=== TASK INPUTS ===

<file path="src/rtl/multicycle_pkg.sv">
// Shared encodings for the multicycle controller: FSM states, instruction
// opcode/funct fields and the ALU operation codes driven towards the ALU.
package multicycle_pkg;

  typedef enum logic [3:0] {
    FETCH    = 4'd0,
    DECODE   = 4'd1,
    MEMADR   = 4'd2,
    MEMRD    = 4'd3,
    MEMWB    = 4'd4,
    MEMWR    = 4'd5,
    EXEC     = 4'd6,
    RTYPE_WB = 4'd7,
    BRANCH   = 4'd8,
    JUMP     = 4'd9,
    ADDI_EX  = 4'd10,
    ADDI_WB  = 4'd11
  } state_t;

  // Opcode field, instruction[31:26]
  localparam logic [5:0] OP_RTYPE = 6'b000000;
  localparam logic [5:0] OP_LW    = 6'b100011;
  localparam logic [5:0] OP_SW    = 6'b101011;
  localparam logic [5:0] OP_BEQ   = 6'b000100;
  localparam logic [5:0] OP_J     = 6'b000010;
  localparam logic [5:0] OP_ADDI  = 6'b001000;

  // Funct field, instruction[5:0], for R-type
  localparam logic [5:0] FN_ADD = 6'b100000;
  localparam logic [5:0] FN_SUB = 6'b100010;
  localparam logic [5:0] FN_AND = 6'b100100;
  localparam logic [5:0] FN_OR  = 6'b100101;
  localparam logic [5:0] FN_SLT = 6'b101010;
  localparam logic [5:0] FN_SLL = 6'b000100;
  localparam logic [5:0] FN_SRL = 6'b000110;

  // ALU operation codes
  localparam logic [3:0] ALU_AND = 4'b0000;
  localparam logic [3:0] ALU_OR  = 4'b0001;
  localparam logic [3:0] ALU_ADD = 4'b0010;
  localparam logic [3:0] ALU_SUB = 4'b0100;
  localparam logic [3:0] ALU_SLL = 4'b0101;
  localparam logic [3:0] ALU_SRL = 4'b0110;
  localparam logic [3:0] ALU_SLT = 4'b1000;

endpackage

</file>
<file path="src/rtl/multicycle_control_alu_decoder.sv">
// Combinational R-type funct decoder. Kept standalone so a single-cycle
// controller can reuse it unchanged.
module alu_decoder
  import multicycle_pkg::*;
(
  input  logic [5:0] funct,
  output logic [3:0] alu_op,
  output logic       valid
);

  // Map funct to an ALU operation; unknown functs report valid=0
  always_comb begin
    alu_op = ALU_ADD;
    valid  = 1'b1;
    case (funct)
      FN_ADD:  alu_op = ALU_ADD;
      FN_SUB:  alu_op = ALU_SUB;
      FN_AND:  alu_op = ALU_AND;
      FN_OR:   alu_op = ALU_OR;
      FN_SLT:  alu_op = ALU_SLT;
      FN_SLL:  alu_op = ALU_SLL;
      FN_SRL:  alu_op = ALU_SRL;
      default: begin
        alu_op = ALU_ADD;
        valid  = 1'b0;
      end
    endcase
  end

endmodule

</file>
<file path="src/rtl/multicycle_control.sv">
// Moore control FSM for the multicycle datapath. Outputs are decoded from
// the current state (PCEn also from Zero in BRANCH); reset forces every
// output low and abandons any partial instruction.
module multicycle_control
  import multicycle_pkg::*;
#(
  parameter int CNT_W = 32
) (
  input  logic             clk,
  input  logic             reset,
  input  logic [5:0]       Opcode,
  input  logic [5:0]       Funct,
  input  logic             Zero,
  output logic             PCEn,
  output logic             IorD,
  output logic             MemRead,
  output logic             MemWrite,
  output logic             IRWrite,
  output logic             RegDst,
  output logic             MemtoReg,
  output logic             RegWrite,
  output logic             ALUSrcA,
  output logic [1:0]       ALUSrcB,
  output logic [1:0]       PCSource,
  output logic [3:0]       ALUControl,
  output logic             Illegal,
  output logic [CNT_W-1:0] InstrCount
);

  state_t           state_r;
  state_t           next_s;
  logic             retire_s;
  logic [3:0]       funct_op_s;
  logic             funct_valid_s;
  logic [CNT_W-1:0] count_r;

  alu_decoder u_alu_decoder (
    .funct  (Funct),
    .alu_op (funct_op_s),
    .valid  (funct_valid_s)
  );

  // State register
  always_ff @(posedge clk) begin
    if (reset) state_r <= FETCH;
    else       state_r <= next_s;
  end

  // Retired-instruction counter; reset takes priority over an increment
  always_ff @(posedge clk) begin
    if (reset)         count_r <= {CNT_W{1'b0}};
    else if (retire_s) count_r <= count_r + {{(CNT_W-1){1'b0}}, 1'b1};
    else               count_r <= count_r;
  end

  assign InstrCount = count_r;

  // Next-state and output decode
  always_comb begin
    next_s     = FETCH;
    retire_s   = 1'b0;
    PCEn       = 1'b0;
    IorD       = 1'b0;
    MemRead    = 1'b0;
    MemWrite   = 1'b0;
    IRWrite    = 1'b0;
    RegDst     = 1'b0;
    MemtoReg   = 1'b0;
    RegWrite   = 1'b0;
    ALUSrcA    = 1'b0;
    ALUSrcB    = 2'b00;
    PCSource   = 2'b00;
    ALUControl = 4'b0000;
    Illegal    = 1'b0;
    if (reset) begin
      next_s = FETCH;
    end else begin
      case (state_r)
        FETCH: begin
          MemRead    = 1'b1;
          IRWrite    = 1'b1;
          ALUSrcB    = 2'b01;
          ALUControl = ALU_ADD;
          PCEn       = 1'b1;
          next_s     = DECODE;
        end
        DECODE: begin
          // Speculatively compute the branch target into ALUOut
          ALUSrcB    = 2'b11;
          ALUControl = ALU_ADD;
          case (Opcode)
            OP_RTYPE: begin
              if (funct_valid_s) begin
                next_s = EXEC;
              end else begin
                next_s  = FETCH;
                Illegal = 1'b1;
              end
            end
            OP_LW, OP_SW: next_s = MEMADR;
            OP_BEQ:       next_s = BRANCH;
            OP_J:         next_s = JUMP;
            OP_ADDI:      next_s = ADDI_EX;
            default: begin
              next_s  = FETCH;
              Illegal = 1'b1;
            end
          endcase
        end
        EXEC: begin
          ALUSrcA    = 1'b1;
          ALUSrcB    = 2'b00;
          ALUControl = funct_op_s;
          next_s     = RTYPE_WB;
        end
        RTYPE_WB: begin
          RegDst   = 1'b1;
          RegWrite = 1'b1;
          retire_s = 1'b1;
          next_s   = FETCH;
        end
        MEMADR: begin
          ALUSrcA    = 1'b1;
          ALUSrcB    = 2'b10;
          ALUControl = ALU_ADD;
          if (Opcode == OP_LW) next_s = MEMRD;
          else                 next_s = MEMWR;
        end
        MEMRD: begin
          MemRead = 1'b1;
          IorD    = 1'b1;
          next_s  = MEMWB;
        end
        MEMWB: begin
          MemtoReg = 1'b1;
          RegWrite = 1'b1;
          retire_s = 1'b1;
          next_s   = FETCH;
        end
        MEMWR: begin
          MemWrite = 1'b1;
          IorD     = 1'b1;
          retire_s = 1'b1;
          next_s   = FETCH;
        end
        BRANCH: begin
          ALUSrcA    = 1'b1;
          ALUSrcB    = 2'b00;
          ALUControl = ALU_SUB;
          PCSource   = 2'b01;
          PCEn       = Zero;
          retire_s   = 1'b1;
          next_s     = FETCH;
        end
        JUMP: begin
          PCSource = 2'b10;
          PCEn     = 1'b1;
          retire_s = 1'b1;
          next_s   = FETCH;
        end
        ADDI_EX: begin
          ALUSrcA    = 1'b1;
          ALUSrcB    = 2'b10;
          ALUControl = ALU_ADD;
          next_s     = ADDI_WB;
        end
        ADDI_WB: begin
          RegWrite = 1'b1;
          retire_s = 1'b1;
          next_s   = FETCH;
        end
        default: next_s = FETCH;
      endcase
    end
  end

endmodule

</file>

===
=== TASK INPUTS ===

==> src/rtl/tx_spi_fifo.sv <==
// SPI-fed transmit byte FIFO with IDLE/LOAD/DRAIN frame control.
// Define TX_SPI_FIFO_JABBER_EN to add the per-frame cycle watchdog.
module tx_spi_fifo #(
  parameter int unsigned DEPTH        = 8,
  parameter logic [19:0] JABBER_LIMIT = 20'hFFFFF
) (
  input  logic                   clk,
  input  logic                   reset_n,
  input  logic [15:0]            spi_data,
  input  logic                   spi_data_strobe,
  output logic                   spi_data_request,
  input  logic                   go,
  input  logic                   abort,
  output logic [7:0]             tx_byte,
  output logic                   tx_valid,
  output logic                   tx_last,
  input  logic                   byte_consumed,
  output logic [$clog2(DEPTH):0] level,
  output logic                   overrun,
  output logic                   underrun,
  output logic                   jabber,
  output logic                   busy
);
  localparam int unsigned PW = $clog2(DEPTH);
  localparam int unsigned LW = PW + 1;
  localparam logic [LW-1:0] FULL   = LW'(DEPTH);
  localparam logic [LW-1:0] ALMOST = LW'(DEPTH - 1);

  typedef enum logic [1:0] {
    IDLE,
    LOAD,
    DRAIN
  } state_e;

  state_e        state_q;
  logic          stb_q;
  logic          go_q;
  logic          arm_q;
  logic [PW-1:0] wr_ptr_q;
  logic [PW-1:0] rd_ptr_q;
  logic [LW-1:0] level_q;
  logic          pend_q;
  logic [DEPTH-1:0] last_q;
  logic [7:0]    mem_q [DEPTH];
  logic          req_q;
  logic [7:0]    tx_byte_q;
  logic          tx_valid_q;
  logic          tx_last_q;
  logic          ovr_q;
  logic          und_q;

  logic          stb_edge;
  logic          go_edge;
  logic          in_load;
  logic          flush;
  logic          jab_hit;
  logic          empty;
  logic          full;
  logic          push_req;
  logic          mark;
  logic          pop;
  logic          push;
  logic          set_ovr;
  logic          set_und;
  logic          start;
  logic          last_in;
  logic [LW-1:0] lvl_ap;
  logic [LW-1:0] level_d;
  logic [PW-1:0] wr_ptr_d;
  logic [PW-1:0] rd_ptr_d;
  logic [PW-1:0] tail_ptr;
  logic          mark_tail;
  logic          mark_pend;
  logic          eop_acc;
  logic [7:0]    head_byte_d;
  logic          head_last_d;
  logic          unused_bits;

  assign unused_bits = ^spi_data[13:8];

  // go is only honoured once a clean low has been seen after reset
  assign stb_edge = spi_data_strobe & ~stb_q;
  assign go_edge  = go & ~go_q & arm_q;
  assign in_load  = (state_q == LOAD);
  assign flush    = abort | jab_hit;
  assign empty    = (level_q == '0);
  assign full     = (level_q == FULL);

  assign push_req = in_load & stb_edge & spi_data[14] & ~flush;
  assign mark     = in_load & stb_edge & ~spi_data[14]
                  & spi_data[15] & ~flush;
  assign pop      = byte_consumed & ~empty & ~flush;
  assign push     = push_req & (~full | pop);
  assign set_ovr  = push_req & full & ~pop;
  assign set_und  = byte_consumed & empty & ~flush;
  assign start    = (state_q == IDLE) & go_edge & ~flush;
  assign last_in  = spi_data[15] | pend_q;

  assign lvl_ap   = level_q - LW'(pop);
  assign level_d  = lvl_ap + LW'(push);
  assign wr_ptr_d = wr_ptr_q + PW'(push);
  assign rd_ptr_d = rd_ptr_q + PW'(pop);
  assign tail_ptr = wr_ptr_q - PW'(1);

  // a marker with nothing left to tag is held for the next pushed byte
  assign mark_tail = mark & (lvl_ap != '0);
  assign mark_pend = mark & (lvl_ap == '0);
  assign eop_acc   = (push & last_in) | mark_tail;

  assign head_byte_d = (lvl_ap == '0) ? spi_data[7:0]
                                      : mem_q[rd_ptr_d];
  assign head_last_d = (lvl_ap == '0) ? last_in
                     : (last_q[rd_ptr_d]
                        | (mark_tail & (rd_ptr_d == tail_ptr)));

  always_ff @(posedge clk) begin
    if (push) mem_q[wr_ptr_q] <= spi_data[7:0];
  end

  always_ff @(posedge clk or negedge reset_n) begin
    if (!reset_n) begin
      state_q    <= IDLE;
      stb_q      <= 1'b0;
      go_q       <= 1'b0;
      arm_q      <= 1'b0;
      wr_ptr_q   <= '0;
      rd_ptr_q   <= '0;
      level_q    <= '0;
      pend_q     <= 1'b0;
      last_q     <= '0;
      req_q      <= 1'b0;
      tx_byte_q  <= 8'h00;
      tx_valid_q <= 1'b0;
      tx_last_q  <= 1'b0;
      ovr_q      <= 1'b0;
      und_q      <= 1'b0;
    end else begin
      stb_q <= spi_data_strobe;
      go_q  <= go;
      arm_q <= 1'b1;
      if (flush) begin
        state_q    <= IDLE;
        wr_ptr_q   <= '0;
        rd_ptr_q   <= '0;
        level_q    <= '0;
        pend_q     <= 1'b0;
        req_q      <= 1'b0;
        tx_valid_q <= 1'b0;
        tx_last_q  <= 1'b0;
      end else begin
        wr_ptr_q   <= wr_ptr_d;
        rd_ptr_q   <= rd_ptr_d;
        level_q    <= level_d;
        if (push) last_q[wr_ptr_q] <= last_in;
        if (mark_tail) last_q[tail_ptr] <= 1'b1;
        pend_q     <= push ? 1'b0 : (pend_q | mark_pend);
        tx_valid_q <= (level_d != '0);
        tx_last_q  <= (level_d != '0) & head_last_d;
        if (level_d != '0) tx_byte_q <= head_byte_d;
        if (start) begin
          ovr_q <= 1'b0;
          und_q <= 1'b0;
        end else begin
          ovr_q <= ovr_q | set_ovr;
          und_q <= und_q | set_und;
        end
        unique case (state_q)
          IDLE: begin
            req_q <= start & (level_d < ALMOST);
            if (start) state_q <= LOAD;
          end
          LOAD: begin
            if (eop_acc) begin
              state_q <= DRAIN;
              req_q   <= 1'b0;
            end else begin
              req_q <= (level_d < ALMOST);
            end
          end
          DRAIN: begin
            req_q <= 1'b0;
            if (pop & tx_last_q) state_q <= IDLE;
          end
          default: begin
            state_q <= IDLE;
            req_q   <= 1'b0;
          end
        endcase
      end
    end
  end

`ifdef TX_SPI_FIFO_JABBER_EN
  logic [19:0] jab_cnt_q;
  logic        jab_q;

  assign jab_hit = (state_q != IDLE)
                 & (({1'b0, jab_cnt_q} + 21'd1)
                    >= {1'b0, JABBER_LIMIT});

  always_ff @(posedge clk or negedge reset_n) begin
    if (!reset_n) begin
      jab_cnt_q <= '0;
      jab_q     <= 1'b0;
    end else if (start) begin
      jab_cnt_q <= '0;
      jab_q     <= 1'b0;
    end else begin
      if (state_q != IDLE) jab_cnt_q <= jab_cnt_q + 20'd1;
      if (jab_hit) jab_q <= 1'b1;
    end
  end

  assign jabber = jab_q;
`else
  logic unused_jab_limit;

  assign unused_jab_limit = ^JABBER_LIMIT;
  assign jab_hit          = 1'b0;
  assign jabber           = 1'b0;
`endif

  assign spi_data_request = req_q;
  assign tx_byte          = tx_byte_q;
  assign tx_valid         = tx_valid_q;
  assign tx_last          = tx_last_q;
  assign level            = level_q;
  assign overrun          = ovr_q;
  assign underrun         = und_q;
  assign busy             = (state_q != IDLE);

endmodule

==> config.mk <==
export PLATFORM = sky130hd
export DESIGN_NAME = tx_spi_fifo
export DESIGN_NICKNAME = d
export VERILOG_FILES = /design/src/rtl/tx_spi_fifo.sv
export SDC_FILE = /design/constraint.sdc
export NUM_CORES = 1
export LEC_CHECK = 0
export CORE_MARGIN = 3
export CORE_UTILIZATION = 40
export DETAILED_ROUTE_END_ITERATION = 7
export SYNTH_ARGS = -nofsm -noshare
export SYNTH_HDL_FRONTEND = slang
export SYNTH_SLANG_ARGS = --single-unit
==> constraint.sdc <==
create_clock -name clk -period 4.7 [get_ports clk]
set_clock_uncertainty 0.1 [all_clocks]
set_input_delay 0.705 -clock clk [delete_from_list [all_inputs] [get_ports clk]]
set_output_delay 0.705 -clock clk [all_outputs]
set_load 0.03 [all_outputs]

===

• TO DO
Where a line of the records has the string "Illegal", return that line.

• RESPONSE AREA
  output logic             Illegal,
    Illegal    = 1'b0;
                Illegal = 1'b1;
              Illegal = 1'b1;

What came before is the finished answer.